Records provided:
★ ★ ★ ★

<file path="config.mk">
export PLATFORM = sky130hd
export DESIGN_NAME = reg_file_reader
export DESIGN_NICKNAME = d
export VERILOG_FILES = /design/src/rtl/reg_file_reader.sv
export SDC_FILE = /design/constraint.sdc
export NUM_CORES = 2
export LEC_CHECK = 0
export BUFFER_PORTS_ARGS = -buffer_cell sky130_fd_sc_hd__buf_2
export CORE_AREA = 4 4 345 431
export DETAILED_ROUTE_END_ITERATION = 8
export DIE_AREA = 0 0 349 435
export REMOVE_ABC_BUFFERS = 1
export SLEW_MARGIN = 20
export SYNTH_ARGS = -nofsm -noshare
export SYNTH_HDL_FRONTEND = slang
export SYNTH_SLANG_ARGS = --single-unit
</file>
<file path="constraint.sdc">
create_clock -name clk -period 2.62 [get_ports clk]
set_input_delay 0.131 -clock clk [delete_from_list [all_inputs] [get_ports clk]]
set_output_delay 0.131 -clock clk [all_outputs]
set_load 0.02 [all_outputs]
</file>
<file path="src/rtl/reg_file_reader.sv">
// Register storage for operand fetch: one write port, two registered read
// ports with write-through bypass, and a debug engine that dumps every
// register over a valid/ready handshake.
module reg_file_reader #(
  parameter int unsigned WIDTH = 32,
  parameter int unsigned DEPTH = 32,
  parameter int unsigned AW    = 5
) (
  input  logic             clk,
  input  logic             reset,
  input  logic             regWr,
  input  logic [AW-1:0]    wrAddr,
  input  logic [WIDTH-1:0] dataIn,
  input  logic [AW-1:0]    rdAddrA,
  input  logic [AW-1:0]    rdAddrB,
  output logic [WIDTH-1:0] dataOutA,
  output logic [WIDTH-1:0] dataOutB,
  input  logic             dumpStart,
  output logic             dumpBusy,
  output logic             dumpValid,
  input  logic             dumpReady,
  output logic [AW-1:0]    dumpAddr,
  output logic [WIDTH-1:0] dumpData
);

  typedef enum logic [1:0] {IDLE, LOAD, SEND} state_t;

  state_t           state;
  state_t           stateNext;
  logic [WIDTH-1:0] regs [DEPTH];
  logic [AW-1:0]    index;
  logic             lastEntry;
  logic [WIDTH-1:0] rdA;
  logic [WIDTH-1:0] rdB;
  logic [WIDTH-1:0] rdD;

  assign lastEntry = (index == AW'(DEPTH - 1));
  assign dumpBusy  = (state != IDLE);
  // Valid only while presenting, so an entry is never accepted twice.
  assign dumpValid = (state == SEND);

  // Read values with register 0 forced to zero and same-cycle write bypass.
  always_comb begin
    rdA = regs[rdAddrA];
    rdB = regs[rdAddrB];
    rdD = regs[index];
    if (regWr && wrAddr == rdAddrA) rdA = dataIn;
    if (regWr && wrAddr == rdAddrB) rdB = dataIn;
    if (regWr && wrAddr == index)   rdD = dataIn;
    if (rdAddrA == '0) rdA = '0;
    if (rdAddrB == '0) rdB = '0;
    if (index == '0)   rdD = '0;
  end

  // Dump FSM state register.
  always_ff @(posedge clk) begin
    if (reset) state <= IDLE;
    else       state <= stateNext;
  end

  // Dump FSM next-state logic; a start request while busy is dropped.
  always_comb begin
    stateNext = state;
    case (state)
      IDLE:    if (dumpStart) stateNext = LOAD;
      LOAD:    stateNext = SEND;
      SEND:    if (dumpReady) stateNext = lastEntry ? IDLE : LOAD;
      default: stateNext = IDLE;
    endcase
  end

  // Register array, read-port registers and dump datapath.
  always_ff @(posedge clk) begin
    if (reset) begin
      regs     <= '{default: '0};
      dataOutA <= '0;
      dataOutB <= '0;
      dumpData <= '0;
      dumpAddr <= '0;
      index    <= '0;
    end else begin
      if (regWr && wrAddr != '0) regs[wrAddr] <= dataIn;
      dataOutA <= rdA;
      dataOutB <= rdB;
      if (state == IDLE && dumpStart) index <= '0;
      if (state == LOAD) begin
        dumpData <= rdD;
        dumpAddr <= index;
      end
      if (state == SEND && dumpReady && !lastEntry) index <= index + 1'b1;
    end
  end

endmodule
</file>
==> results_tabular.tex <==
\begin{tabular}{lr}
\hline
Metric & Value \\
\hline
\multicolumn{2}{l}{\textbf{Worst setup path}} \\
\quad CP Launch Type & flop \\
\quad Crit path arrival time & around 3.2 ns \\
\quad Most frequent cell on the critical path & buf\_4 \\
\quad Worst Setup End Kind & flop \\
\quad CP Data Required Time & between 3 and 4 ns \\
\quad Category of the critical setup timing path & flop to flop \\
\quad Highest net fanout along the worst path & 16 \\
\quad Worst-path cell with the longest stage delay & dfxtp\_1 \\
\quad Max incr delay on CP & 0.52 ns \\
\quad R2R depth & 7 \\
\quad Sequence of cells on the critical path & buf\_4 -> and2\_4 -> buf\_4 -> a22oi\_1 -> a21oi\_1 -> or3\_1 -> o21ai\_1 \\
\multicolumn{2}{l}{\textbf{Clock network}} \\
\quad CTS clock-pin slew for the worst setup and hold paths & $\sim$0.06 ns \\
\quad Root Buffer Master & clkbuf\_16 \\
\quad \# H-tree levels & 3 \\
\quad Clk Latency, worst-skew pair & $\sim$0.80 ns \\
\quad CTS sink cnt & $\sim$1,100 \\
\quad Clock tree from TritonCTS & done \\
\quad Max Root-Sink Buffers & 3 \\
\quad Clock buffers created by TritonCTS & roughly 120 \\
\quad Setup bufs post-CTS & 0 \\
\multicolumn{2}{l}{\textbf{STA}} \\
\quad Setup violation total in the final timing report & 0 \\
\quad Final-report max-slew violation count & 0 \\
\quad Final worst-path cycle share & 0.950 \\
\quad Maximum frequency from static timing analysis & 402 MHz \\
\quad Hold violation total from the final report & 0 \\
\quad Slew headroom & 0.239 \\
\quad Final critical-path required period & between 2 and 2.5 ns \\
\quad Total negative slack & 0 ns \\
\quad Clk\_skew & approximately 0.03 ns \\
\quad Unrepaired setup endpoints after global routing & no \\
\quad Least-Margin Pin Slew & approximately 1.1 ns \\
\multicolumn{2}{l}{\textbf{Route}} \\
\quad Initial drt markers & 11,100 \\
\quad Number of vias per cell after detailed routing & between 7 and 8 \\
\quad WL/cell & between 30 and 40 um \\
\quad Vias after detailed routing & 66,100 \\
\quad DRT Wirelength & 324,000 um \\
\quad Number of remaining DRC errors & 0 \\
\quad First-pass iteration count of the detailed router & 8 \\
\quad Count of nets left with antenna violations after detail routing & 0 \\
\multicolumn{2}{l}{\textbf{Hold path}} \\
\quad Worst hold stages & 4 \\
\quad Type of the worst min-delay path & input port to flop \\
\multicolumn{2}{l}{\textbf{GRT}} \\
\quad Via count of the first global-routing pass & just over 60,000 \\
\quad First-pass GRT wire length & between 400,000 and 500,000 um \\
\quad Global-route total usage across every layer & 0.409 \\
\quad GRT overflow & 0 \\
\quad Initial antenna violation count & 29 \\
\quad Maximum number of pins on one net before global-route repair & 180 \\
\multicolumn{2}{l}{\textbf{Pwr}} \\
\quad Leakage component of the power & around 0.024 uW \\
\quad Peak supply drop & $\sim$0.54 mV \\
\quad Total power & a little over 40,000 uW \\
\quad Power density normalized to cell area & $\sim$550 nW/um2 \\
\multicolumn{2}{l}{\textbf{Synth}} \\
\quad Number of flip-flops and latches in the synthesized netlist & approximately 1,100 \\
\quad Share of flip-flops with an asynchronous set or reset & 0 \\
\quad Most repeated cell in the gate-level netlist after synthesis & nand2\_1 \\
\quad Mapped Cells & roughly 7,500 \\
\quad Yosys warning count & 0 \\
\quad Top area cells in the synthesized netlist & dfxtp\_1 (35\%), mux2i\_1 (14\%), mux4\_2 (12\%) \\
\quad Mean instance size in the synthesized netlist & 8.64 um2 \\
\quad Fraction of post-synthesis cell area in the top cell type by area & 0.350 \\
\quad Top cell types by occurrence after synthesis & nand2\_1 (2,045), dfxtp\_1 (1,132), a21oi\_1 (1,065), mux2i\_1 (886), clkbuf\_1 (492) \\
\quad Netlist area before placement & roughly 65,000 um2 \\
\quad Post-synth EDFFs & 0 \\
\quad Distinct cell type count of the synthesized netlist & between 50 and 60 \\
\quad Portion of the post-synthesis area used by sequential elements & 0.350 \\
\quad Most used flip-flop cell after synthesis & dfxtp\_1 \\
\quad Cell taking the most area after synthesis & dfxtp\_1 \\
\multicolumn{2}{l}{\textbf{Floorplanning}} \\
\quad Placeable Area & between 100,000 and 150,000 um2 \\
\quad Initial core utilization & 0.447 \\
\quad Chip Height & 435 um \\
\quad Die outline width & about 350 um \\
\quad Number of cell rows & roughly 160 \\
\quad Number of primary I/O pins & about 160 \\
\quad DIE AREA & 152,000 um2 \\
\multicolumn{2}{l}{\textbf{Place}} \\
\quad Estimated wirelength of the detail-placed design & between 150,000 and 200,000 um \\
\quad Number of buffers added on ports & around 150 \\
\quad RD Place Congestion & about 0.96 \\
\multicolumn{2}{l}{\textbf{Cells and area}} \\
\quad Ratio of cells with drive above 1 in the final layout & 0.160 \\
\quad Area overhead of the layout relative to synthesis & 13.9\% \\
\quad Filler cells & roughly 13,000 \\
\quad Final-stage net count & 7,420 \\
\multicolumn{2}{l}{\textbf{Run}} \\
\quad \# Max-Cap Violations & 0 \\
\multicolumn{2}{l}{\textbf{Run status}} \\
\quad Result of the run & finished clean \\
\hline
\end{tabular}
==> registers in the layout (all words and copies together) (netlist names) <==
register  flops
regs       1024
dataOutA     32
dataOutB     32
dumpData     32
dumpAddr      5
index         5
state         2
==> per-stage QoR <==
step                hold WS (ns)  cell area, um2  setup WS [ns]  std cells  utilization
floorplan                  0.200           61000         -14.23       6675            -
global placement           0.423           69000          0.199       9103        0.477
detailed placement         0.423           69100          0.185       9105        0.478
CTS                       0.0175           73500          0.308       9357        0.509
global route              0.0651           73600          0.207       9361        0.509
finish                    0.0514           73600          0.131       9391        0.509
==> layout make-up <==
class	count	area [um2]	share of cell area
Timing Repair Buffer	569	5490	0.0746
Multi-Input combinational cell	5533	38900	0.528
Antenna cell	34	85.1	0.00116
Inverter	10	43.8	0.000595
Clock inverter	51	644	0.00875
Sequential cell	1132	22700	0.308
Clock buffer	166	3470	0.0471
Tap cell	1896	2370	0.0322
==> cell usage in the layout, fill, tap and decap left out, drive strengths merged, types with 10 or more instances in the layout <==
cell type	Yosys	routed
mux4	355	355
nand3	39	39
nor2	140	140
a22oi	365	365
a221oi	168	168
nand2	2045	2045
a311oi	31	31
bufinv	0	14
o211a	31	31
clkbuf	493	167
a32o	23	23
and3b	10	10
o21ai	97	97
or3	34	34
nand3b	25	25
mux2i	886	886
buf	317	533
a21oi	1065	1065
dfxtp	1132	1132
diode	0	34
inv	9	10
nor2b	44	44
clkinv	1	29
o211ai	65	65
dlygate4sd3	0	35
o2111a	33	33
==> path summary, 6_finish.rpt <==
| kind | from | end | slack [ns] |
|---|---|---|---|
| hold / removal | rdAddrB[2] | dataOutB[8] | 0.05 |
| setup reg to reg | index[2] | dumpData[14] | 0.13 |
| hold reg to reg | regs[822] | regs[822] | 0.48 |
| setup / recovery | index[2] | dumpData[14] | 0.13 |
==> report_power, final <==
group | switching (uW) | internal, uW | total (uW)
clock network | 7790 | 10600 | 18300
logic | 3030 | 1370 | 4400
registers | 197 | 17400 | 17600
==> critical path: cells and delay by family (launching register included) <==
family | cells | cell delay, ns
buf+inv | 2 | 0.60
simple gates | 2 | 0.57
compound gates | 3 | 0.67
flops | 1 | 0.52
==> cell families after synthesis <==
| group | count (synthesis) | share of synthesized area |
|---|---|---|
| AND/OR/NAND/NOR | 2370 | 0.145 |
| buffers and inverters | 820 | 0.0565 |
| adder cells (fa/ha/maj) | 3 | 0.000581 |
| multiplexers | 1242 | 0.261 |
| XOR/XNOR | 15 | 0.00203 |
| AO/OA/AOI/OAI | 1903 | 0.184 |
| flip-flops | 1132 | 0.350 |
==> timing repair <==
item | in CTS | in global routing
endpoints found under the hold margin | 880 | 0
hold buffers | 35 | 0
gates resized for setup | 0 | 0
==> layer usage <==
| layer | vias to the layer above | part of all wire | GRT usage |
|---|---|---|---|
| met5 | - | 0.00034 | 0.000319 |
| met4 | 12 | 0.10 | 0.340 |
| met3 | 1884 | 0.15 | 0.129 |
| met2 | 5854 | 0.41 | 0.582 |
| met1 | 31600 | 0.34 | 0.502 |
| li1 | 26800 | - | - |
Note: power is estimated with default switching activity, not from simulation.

★ ★ ★ ★

Lines wanted from the listing above: the line with "-> o21ai\_1 \\" up to and including the line with "errors & 0 \\". Please write them out exactly, adding nothing else.

Exercise solution:
\quad Sequence of cells on the critical path & buf\_4 -> and2\_4 -> buf\_4 -> a22oi\_1 -> a21oi\_1 -> or3\_1 -> o21ai\_1 \\
\multicolumn{2}{l}{\textbf{Clock network}} \\
\quad CTS clock-pin slew for the worst setup and hold paths & $\sim$0.06 ns \\
\quad Root Buffer Master & clkbuf\_16 \\
\quad \# H-tree levels & 3 \\
\quad Clk Latency, worst-skew pair & $\sim$0.80 ns \\
\quad CTS sink cnt & $\sim$1,100 \\
\quad Clock tree from TritonCTS & done \\
\quad Max Root-Sink Buffers & 3 \\
\quad Clock buffers created by TritonCTS & roughly 120 \\
\quad Setup bufs post-CTS & 0 \\
\multicolumn{2}{l}{\textbf{STA}} \\
\quad Setup violation total in the final timing report & 0 \\
\quad Final-report max-slew violation count & 0 \\
\quad Final worst-path cycle share & 0.950 \\
\quad Maximum frequency from static timing analysis & 402 MHz \\
\quad Hold violation total from the final report & 0 \\
\quad Slew headroom & 0.239 \\
\quad Final critical-path required period & between 2 and 2.5 ns \\
\quad Total negative slack & 0 ns \\
\quad Clk\_skew & approximately 0.03 ns \\
\quad Unrepaired setup endpoints after global routing & no \\
\quad Least-Margin Pin Slew & approximately 1.1 ns \\
\multicolumn{2}{l}{\textbf{Route}} \\
\quad Initial drt markers & 11,100 \\
\quad Number of vias per cell after detailed routing & between 7 and 8 \\
\quad WL/cell & between 30 and 40 um \\
\quad Vias after detailed routing & 66,100 \\
\quad DRT Wirelength & 324,000 um \\
\quad Number of remaining DRC errors & 0 \\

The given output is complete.